Bij de muziekwetenschappers stond Busnois vooral bekend als Bourgondische componist. Recenter onderzoek heeft uitgewezen dat deze inschatting enige nuance verdient. Tegenwoordig gaan Busnoiskenners ervan uit dat twee derde van zijn chansons voor 1467 en dus in Frankrijk zijn gecomponeerd. In enkele chansons zinspeelt Busnoys bijvoorbeeld op een zekere Jacqueline d’Hacquelville, vermoedelijk de vrouw van Jean Bocharts of Boucharts, kanselier van het Parijseparlement. Een twaalftal chansons is dan weer opgedragen aan Estiene Petit; een naam die voorkomt aan het hof van de Franse koning.
Het handschrift Paris 9223 bevat een aanwijzing dat Busnois een tijd in Bretagne zou kunnen hebben gewerkt. Van de 15 in dit manuscript vernoemde dichters, waartoe ook Busnois wordt gerekend, zouden enkele in 1458 aan het hof van de Bretoense hertog Arthur III verbleven. Tot op heden kan deze veronderstelling echter niet door archiefmateriaal worden bevestigd.
In 1461 was hij kapelaan in Tours. Dat hij in weerwil van zijn geestelijke loopbaan, niettemin geen vredelievend persoon was, blijkt wel uit het verzoekschrift tot kwijtschelding dat hij in Tours indient, gedateerd op 28 februari 1461, waarin hij erkent met anderen een priester in elkaar te hebben geslagen "tot op het punt waarop die begonnen te bloeden", en wel niet één maar vijf keer. Ofschoon er een banvloek over hem was uitgesproken, was hij zo roekeloos een misdienst te leiden, welke handeling ertoe leidde dat hij werd geëxcommuniceerd. Dat belette paus Pius II niet hem vergeving te schenken en het misdrijf schijnt Busnois' loopbaan niet te hebben geschaad.

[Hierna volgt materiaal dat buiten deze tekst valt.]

$ cat src/rtl/mem_responder.sv
// mem_responder
//   Memory-side responder for cache fill traffic. Arbitrates the icache fetch
//   port and the dcache read/write port onto a single RAM port, one
//   transaction at a time. It also forces completion of a transaction when the
//   RAM reports an error or stays unresponsive for TIMEOUT cycles.
//
//   A completion is signalled by the owning port's wait going low for exactly
//   one cycle. The load data is valid in that same cycle, and the cache samples
//   it combinationally.
//
// Ports
//   CLK, nRST            clock (rising edge), asynchronous active-low reset
//   iREN, iaddr          icache fetch request and byte address
//   iwait, iload         0 = fetch completes this cycle; fetched word
//   dREN, dWEN           dcache read / write request (both high = write)
//   daddr, dstore        dcache byte address and write data
//   dwait, dload         0 = data access completes this cycle; read word
//   ramREN, ramWEN       RAM read / write enable
//   ramaddr, ramstore    RAM word-aligned address and write data
//   ramload, ramstate    RAM read data; status 0 FREE, 1 BUSY, 2 ACCESS, 3 ERROR
//   err                  sticky error flag (RAM error or timeout seen)
module mem_responder #(
  parameter int          TIMEOUT = 255,
  parameter logic [31:0] BADWORD = 32'hBAD1BAD1
) (
  input  logic        CLK,
  input  logic        nRST,
  input  logic        iREN,
  input  logic [31:0] iaddr,
  output logic        iwait,
  output logic [31:0] iload,
  input  logic        dREN,
  input  logic        dWEN,
  input  logic [31:0] daddr,
  input  logic [31:0] dstore,
  output logic        dwait,
  output logic [31:0] dload,
  output logic        ramREN,
  output logic        ramWEN,
  output logic [31:0] ramaddr,
  output logic [31:0] ramstore,
  input  logic [31:0] ramload,
  input  logic [1:0]  ramstate,
  output logic        err
);

  typedef enum logic [1:0] {
    IDLE = 2'd0,
    IREQ = 2'd1,
    DREQ = 2'd2
  } state_t;

  localparam int               CNT_W     = (TIMEOUT < 1) ? 1 : $clog2(TIMEOUT + 1);
  localparam logic [CNT_W-1:0] CNT_TO    = CNT_W'(TIMEOUT);
  localparam logic [1:0]       RS_ACCESS = 2'd2;
  localparam logic [1:0]       RS_ERROR  = 2'd3;

  state_t           state_q, state_d;
  logic             iprio_q, iprio_d;
  logic [CNT_W-1:0] cnt_q, cnt_d;
  logic             err_q, err_d;
  logic             dreq;

  // The RAM is word addressed, so the byte-offset bits of the request
  // addresses are intentionally ignored.
  logic unused_addr_lsbs;
  assign unused_addr_lsbs = ^{iaddr[1:0], daddr[1:0]};

  function automatic logic [CNT_W-1:0] sat_inc(input logic [CNT_W-1:0] v);
    return (v == '1) ? v : v + 1'b1;
  endfunction

  always_comb begin
    state_d  = state_q;
    iprio_d  = iprio_q;
    cnt_d    = cnt_q;
    err_d    = err_q;
    iwait    = 1'b1;
    dwait    = 1'b1;
    iload    = '0;
    dload    = '0;
    ramREN   = 1'b0;
    ramWEN   = 1'b0;
    ramaddr  = '0;
    ramstore = '0;
    dreq     = dREN | dWEN;

    case (state_q)
      IDLE: begin
        // The counter is cleared here, so it always starts at 0 on entry to
        // a request state.
        cnt_d = '0;
        if (dreq && !(iREN && iprio_q)) begin
          state_d = DREQ;
        end else if (iREN) begin
          state_d = IREQ;
        end
      end

      IREQ: begin
        ramREN  = 1'b1;
        ramaddr = {iaddr[31:2], 2'b00};
        if (!iREN) begin
          // Abort: the requester withdrew, so no completion strobe is given.
          state_d = IDLE;
        end else if (ramstate == RS_ACCESS) begin
          iwait   = 1'b0;
          iload   = ramload;
          iprio_d = 1'b0;
          state_d = IDLE;
        end else if (ramstate == RS_ERROR || cnt_q == CNT_TO) begin
          iwait   = 1'b0;
          iload   = BADWORD;
          err_d   = 1'b1;
          iprio_d = 1'b0;
          state_d = IDLE;
        end else begin
          cnt_d = sat_inc(cnt_q);
        end
      end

      DREQ: begin
        ramWEN   = dWEN;
        ramREN   = dREN & ~dWEN;
        ramaddr  = {daddr[31:2], 2'b00};
        ramstore = dstore;
        if (!dreq) begin
          state_d = IDLE;
        end else if (ramstate == RS_ACCESS) begin
          dwait = 1'b0;
          dload = dWEN ? 32'd0 : ramload;
          // An icache request that waited behind this access gets the next
          // grant. This prevents a busy dcache from starving it.
          if (iREN) iprio_d = 1'b1;
          state_d = IDLE;
        end else if (ramstate == RS_ERROR || cnt_q == CNT_TO) begin
          dwait = 1'b0;
          dload = BADWORD;
          err_d = 1'b1;
          if (iREN) iprio_d = 1'b1;
          state_d = IDLE;
        end else begin
          cnt_d = sat_inc(cnt_q);
        end
      end

      default: state_d = IDLE;
    endcase
  end

  always_ff @(posedge CLK or negedge nRST) begin
    if (!nRST) begin
      state_q <= IDLE;
      iprio_q <= 1'b0;
      cnt_q   <= '0;
      err_q   <= 1'b0;
    end else begin
      state_q <= state_d;
      iprio_q <= iprio_d;
      cnt_q   <= cnt_d;
      err_q   <= err_d;
    end
  end

  assign err = err_q;

endmodule

$ cat config.mk
export PLATFORM = sky130hd
export DESIGN_NAME = mem_responder
export DESIGN_NICKNAME = d
export VERILOG_FILES = /design/src/rtl/mem_responder.sv
export SDC_FILE = /design/constraint.sdc
export NUM_CORES = 1
export LEC_CHECK = 0
export CELL_PAD_IN_SITES_DETAIL_PLACEMENT = 1
export CELL_PAD_IN_SITES_GLOBAL_PLACEMENT = 1
export CORE_AREA = 2 2 129 131
export DETAILED_ROUTE_END_ITERATION = 16
export DIE_AREA = 0 0 131 133
export PLACE_DENSITY = 0.71
export SLEW_MARGIN = 20
export SYNTH_ARGS = -nofsm -noshare
export SYNTH_HDL_FRONTEND = slang
export SYNTH_SLANG_ARGS = --single-unit
$ cat constraint.sdc
create_clock -name CLK -period 1.9 [get_ports CLK]
set_input_delay 0.38 -clock CLK [delete_from_list [all_inputs] [get_ports CLK]]
set_output_delay 0.38 -clock CLK [all_outputs]
set_load 0.01 [all_outputs]
Word level (Yosys, flattened, before mapping):

Cells that the tools add are included.
W data, S select, Z words.

* logic and storage cells: 72
* register bits after elaboration: 12

* reductions and logical operators: 10
* bitwise logic cells: 3
* multiplexer cells: 44
* equal/unequal tests: 10
* $add $sub $neg: 1

Operators with widths (number)
* $mux W32: 9
* $pmux W32 S2: 1
* $mux W8: 5
* $pmux W8 S3: 1
* $mux W1: 18
* $mux W2: 6
* $ne A3 B3 Y1 const B: 3
* $add A8 B1 Y8 const B: 1
* $eq A8 B8 Y1 const B: 1
* $eq A2 B2 Y1 const B: 3
* $pmux W1 S2: 3
* $pmux W2 S3: 1
* $reduce_and A3 Y1: 2
* $reduce_and A5 Y1: 1
* $ne A2 B2 Y1 const B: 2
* $reduce_bool A3 Y1: 1
* $eq A2 B1 Y1 const B: 1
* $logic_and A1 B1 Y1: 2
* $logic_not A2 Y1: 1
* $reduce_bool A2 Y1: 1
* $and A1 B1 Y1: 1
* $logic_not A1 Y1: 1
* $logic_or A1 B1 Y1: 1
* $not A1 Y1: 1
* $or A1 B1 Y1: 1

Depth between registers and ports, before layout:

* word-level depth: 6
* mapped depth: 7

Least setup slack after synthesis:

No wires, ideal clock.

* path type: register to output
* from: register state_q[0]
* to: output dload[10]
* data arrival time: 1.666 ns
* stages on the path, launching flop included: 8
* path buffers: 2
* setup slack: -0.146 ns
* required time: 1.520 ns
* cells stage by stage: dfrtp_1 -> inv_1 -> ha_1 -> buf_2 -> inv_1 -> nor3b_1 -> clkbuf_1 -> and3_1

* longest elaborated chain between the ends: 2

Ends and longest elaborated chain
* from (decl): RTL line 58 `state_t state_q, state_d;`
* from (signal assigned): RTL line 158 `state_q <= state_d;`
* $eq A2 B2 Y1: RTL line 88 `case (state_q)`
* $mux W32: RTL line 88
* to (decl): RTL line 37 `output logic [31:0] dload,`

No other way between the ends.

Worst setup path after layout:

* from: register cnt_q[1]
* to: output iload[28]

* longest elaborated chain between the ends: 6

Ends and longest elaborated chain
* from (decl): RTL line 60 `logic [CNT_W-1:0] cnt_q, cnt_d;`
* from (signal assigned): RTL line 160 `cnt_q <= cnt_d;`
* $eq A8 B8 Y1: RTL line 111 `end else if (ramstate == RS_ERROR || cnt_q == CNT_TO) begin`
* $logic_or A1 B1 Y1: RTL line 111
* $mux W32: RTL line 111
* $mux W32: RTL line 106 `end else if (ramstate == RS_ACCESS) begin`
* $mux W32: RTL line 103 `if (!iREN) begin`
* $mux W32: RTL line 88
* to (decl): RTL line 31 `output logic [31:0] iload,`

No other way between the ends.

==> qor.yml <==
placement:
  port_buffers: 261
  place_area_sq_um: 5460
  post-dp-hpwl_microns: 10700
  gp_congestion: 0.770
layout:
  nNetsFinal: 827
  fin_util_pct: 43.5
  n_fill_cell: 1799
  drive_above_1_share_pct: 59.9
  num_antenna_cells: 0
  finalInstanceArea_sq_um: 7040
  layout-area-overhead-vs-synth_pct: 220
floorplanning:
  coreArea_sq_um: 16200
  num_rows: 47
  die-width_microns: 131
  die-area_sq_um: 17400
  die_y_microns: 133
  initial_core_util_pct: 13.6
  io_pins: 268
sta:
  maxSlewViolCount: 0
  finalCritPeriodShare_pct: 127
  final-hold-violation-count: 0
  period_needed_ns: 2.41
  fmax_mhz: 415
  rsz0062_at_grt: "yes"
  setup_slack_ns: -0.512
  setup_viol: 132
  finClkSkew_ns: 0.00188
yosys:
  netlist_top_cells_count: "and2_1 (33), nor2b_1 (31), a22oi_1 (30), nand2b_1 (23)"
  synth_most_common_cell: "and2_1"
  avgSynthCellArea_sq_um: 6.90
  netlist_instances: 319
  synthArstFlopShare_pct: 100
  synth_warnings: 0
  synth_top_area_share_pct: 13.6
  netlist_top_cells_area: "dfrtp_1 (14%), a22oi_1 (10%), and2_1 (9.4%)"
  synth_top_cell_by_area: "dfrtp_1"
  yosysUniqueCellTypes: 44
  synth_flop_cell: "dfrtp_1"
  yosysSeqAreaShare_pct: 13.6
  ys_seq_elements: 12
  synth_area_sq_um: 2200
  synth_edf_count: 0
global_routing:
  grt_pass1_wl_microns: 23700
  grt_overflow_total: 0
  antenna_found_initial: 0
  grt_pass1_vias: 4499
  grt_max_degree: 22
  grtUsageTotal_pct: 17.4
power:
  power.total_mw: 7.94
  power_switching_mw: 3.05
  internal-power_mw: 4.89
  p_leak_nw: 3.10
  peakVddDrop_uv: 512
  power_density_nw_per_um2: 1130
  comb_power_share_pct: 90.7
  seq_power_share_pct: 4.4
  clockPowerShare_pct: 4.9
  swShare_pct: 38.4
worst_setup_path:
  crit_path_end: "iload[28]"
  worstSetupPathType: "reg -> out"
  r2r_slack_ns: -0.29
  cp-end-kind: "output pin"
  startpoint_type: "flip-flop"
  rr_startpoint: "state_q[1]$_DFFE_PN0P_"
  startpoint: "cnt_q[1]$_DFFE_PN0P_"
  required_ns: 1.52
  rr_worst_depth: 11
  path_max_fanout: 9
  r2r-end: "cnt_q[3]$_DFFE_PN0P_"
  arrival_ns: 2.03
detailed_routing:
  wl_met2_microns: 9270
  drt-total-wl_microns: 17400
  wl_met1_microns: 6240
  via_count: 4008
  top_layer: "met4"
  firstDrtPassIters: 4
  drc: 0
  route.met3.wl_microns: 1410
  drtAntennaViolNets: 0
  drt_iter0_markers: 74
  drt-wirelength-per-cell_microns: 19.2
  via_per_inst: 4.43
clock_tree:
  cts_tree: "built"
  htree_levels: 1
  cts_sinks: 12
  clk_pin_slew_ns: 0.04
  cts.path.max_buffers: 2
  clockRootBuffer: "clkbuf_16"
  cts_buffers: 3
  clk_latency_ns: 0.24
run:
  cap_violations: 0
run_status:
  violations: "setup timing"
  status: "finished with violations"
hold_path:
  min_path_type: "in -> async"
layout make-up:
cell class                 count  area, sq um  area share [%]
tap                          220          275            3.91
sequential                    12          300            4.26
multi-input combinational    269         2360            33.5
clock buffer                   3         75.1            1.07
timing repair buffer         395         4000            56.9
inverter                       6         27.5           0.391
worst min path at each step:
stage,depth (start not counted),start,endpoint
after global routing,2,nRST,cnt_q[4]$_DFFE_PN0P_
after CTS,2,nRST,cnt_q[4]$_DFFE_PN0P_
final,2,nRST,cnt_q[4]$_DFFE_PN0P_
after detailed placement,1,err$_DFFE_PN0P_,err$_DFFE_PN0P_
after global placement,1,err$_DFFE_PN0P_,err$_DFFE_PN0P_
after floorplan,0,nRST,cnt_q[0]$_DFFE_PN0P_
repair_timing:
item / 4_1_cts / 5_1_grt
pin swaps: 19 / 23
endpoints found under the setup margin: 141 / 141
hold buffers: 0 / 0
buffers inserted: 43 / 33
resized for setup: 629 / 220
cloned: 13 / 5
power by group through the flow:
| stage | Combinational, mW | Clock (mW) | Sequential (mW) |
|---|---|---|---|
| after global routing | 7.63 | 0.402 | 0.359 |
| after floorplan | 1.90 | 0 | 0.354 |
| after global placement | 3.94 | 0 | 0.344 |
| after CTS | 5.68 | 0.389 | 0.349 |
| final | 7.20 | 0.388 | 0.353 |
| after detailed placement | 4.05 | 0 | 0.353 |
per-layer routing:
metal  vias up  GRT usage [%]
met5         -              0
li1       1864              -
met2       209           33.2
met4         0           6.62
met3        26           4.21
met1      1909           17.9
worst max-delay path, stage by stage, from the launching register on:
cell and delay [ns]:
dfrtp_1 0.37, ha_2 0.21, nand4_1 0.15, buf_4 0.19, o21ba_4 0.21, nor2_4 0.10, buf_6 0.12, buf_12 0.12
o21a_1 0.19, buf_6 0.13
logic make-up (layout without fill, tap and decap cells):
family | Yosys count | after routing | share of synthesized area (%)
compound gates | 96 | 96 | 30.3
fa+ha+maj | 5 | 5 | 2.84
buf+inv | 39 | 404 | 8.64
flops | 12 | 12 | 13.6
mux | 2 | 2 | 1.14
other cells | 1 | 2 | 0.170
simple gates | 164 | 164 | 43.3
stage by stage:
step / hold WS (ns) / instances / setup WS (ns) / TNS [ns]
2_1_floorplan: 0.0844 / 320 / 0.00386 / 0
3_3_place_gp: 0.472 / 821 / -0.708 / -56.50
3_5_place_dp: 0.479 / 821 / -0.759 / -61.73
4_1_cts: 0.473 / 879 / -0.448 / -32.02
5_1_grt: 0.477 / 905 / -0.560 / -43.10
6_report: 0.458 / 905 / -0.512 / -35.27
cells in the final DEF, fill, tap and decap left out, drive strengths merged, types with 2 or more instances in the layout:
cell / count
dfrtp: 12
a21oi: 20
o21a: 20
nand3b: 4
inv: 6
nand2b: 23
clkdlybuf4s50: 128
nor2: 16
nand3: 9
nand2: 21
and2: 34
o21ai: 7
buf: 258
o311ai: 2
or4: 2
dlygate4sd2: 2
and3: 17
a22oi: 30
ha: 5
conb: 2
clkbuf: 9
a22o: 4
o211ai: 6
nor2b: 31
state kept, by name, indices dropped and copies added (netlist names):
register / count
cnt_q: 8
err: 1
iprio_q: 1
state_q: 2
(Power assumes the default switching activity.)
==> edit 1, RTL diff (same flow settings) <==
The parameter `TIMEOUT` goes from 255 to 510.
--- a/src/rtl/mem_responder.sv
+++ b/src/rtl/mem_responder.sv
@@ -20,7 +20,7 @@
 //   ramload, ramstate    RAM read data; status 0 FREE, 1 BUSY, 2 ACCESS, 3 ERROR
 //   err                  sticky error flag (RAM error or timeout seen)
 module mem_responder #(
-  parameter int          TIMEOUT = 255,
+  parameter int          TIMEOUT = 510,
   parameter logic [31:0] BADWORD = 32'hBAD1BAD1
 ) (
   input  logic        CLK,
Check against the original RTL: no difference found for any inputs over 4 cycles, from zero or initial values and one cycle with nRST low; that may be too few to reach the edited logic, so the function may still have changed.
==> edit 1 against the original RTL <==
  * Synthesized cell count increased by 1.3%
  * Worst setup slack improved by 210 ps
  * Sequential power increased by 16%
  * Total power decreased by 7.3%
  * Sequential share of layout area increased by 0.33 points
  * Sequential cell count increased by 1
  * Clock power increased by 5.7%
  * Final area increased by 1.0%
  * The run still ends with setup timing left
  * Synthesized area decreased by 3.4%
  * Cell count decreased by 0.11%
  * Hold slack got worse by 5.2 ps
  * Routed wire length increased by 2.9%
==> edit 1: results (changes against the original RTL) <==
outcome finished with violations (unchanged); failing checks setup timing (unchanged); GRT Util Overall 18.4% (was 17.4%); Static Leak 3.17 nW (was 3.10 nW); ClkCell Share 1.11% (was 1.07%); met3 Resource Use GR 2.67% (was 4.21%); Largest stage delay, worst path 390 ps (was 370 ps); Async SR Flop Fraction 100% (unchanged); first-pass GRT wire length 24700 um (was 23700 um); Met3 Wirelength 941 um (was 1410 um); post-route cell area 7110 um^2 (was 7040 um^2); Clock Path Buffers 2 (unchanged); fraction of area in multi-input gates 37.0% (was 33.5%); # DRC 0 (unchanged); setup ws final -300 ps (was -512 ps); vias in the first global route 4356 (was 4499); setup bufs post-CTS 42 (was 43); final setup vio count 123 (was 132); placed cell area 5320 um^2 (was 5460 um^2); biggest regs cnt_q: 9 flops, state_q: 2 flops (was cnt_q: 8 flops, state_q: 2 flops); WL met2 9800 um (was 9270 um); fraction of layout cells with a size suffix above 1 60.4% (was 59.9%); top post-synthesis cells by count nor2_1, and2_1, nor2b_1, a22oi_1, nand2_1 (was and2_1, nor2b_1, a22oi_1, nand2b_1); met2 Use GR 35.2% (was 33.2%); Clock Buffer Count 4 (was 3); placed insts 825 (was 821); register fraction of the total cell area 4.59% (was 4.26%); Via density 4.43 (about the same); Synth area leaders dfrtp_1, nor2_1, a22oi_1, and2_1, nor2b_1 (was dfrtp_1, a22oi_1, and2_1, nor2b_1, o21a_1); mean post-synth cell area 6.58 um^2 (was 6.90 um^2); # clock sinks 13 (was 12); DR vias 4009 (was 4008); non-clock buffer count 377 (was 395); M1 wire length 6730 um (was 6240 um); initial antenna violation count 0 (unchanged); Worst Path Arrival 1820 ps (was 2030 ps); CTS Buf Count 3 (unchanged); Place WS -654 ps (was -759 ps); HPWL after DPL 10300 um (was 10700 um); invs w/o clock 4 (was 6); Peak supply drop 0.000410 V (was 0.000512 V); peak fanout along the critical path 8 (was 9); Max Clock Skew 2.96 ps (was 1.88 ps); met1 Use GR 20.4% (was 17.9%); #MultiIn Comb 286 (was 269); number of fill cells 1826 (was 1799); Netlist cell types 43 (was 44); Starting DRT DRC Count 122 (was 74); worst hold path class input pin to async pin (unchanged); sequential area share after synthesis 15.3% (was 13.6%); largest net degree at the start of global routing 16 (was 22); uppermost layer routed met4 (unchanged); final wirelength 17900 um (was 17400 um); Post-CTS Resized 731 (was 629); CTS root buf clkbuf_16 (unchanged); Setup TNS -17050 ps (was -35270 ps); gpl congestion 0.894 (was 0.770)
==> edit 1: cells by family (layout without fill, tap and decap cells) <==
kind of cell	count (synthesis)	in the layout	synth area share, %
compound gates	62	62	22.2
other cells	1	2	0.176
simple gates	209	215	51.3
buf+inv	31	385	6.89
fa+ha+maj	7	7	4.12
flops	13	13	15.3
==> edit 1: worst paths after layout <==
path | slack (ps) | startpoint | end | cells past startpoint
max | -300 | cnt_q[0] | dload[6] | 9
min in group CLK | 500 | iprio_q | iprio_q | 1
min reg2reg | 500 | iprio_q | iprio_q | 1
max reg2reg | -190 | state_q[1] | cnt_q[8] | 8
max in group asynchronous | 1260 | nRST | state_q[1] | 2
min | 450 | nRST | cnt_q[5] | 2
==> edit 1: worst max-delay path: cells and delay by family (launching register included) <==
kind            cells  cell delay, ps
buf+inv             4             510
flops               1             390
simple gates        3             360
compound gates      1             160
fa+ha+maj           1             130
==> edit 1: where the power goes <==
group | switching [mW] | internal, mW
clock network | 0.126 | 0.284
logic | 2.77 | 3.78
registers | 0.0626 | 0.346
==> edit 2, RTL diff (same settings) <==
Without the edit above. Reset style: synchronous (`nRST`), changed in one clocked block. Comments in the files are not updated.
--- a/src/rtl/mem_responder.sv
+++ b/src/rtl/mem_responder.sv
@@ -148,7 +148,7 @@
     endcase
   end
 
-  always_ff @(posedge CLK or negedge nRST) begin
+  always_ff @(posedge CLK) begin
     if (!nRST) begin
       state_q <= IDLE;
       iprio_q <= 1'b0;
Formal check against the unedited RTL: differs if nRST is asserted again (counterexample within 4 cycles, from zero or initial values and one cycle with nRST low); with nRST held inactive, the same outputs for 4 cycles.
==> edit 2 against the original RTL <==
  * The flow still finishes with violations (setup timing)
  * Critical path depth decreased by 1
  * Sequential cell count unchanged
  * Routed wire length decreased by 11%
  * Die area unchanged
  * Final area decreased by 9.7%
  * Worst setup slack improved by 270 ps
  * Core utilization decreased by 4.2 points
  * First-iteration DRC count increased by 4.1%
  * Cell count decreased by 4.1%
  * Synthesized area decreased by 5.0%
Power is left out: it rests on default switching activity, and per cell area and clock period it moved more than threefold.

Op 7 april 1465 (Palmzondag) begon Busnois' klim in de geestelijke hiërarchie. Op die dag werd hij in de laagste priesterorde verheven. Als "Magister puerorum" aan de kathedraal van Tours werd hij verondersteld het knapenkoor te leiden, voor hun opleiding te zorgen en over hun onberispelijke levenswandel te waken. Hij verhuisde van de kathedraal van Tours naar de collegiale kerk Sint-Maarten waar hij subdiaken werd op 13 april 1465. Johannes Ockeghem was thesaurier van die instelling en de twee componisten schijnen elkaar goed te hebben gekend. Waarschijnlijk besliste het kapittel van de kathedraal Sint-Hilarius-de-Grote van Poitiers op 14 september 1465 Busnois kandidatuur te bespreken voor de betrekking van "Magister puerorum" (maîtrise, zangmeester van de koorknapen) te bespreken. Kort daarop werd de bezitter van het ambt, een zekere Le Begun, afgedankt en Busnois aangesteld. Dat wijst of op de uitmuntende reputatie van Busnois of op de uitoefening van sterke politieke druk. Krachtdadig tilde Busnois het koor op naar een hoger niveau, waarbij hij erop toezag een reeks getalenteerde koorknapen uit de streek aan te trekken. In die periode verspreidde Busnois' reputatie als zangleraar, geleerde en componist zich snel, hoewel hij al even gauw uit Poitiers vertrok als hij gekomen was: op 19 juli 1466 al herstelde het kapittel Le Begun opnieuw in zijn oude ambt. De oorzaak is bekend, maar Busnois had klaarblijkelijk Poitiers verlaten. Busnois verhuisde toen naar Bourgondië.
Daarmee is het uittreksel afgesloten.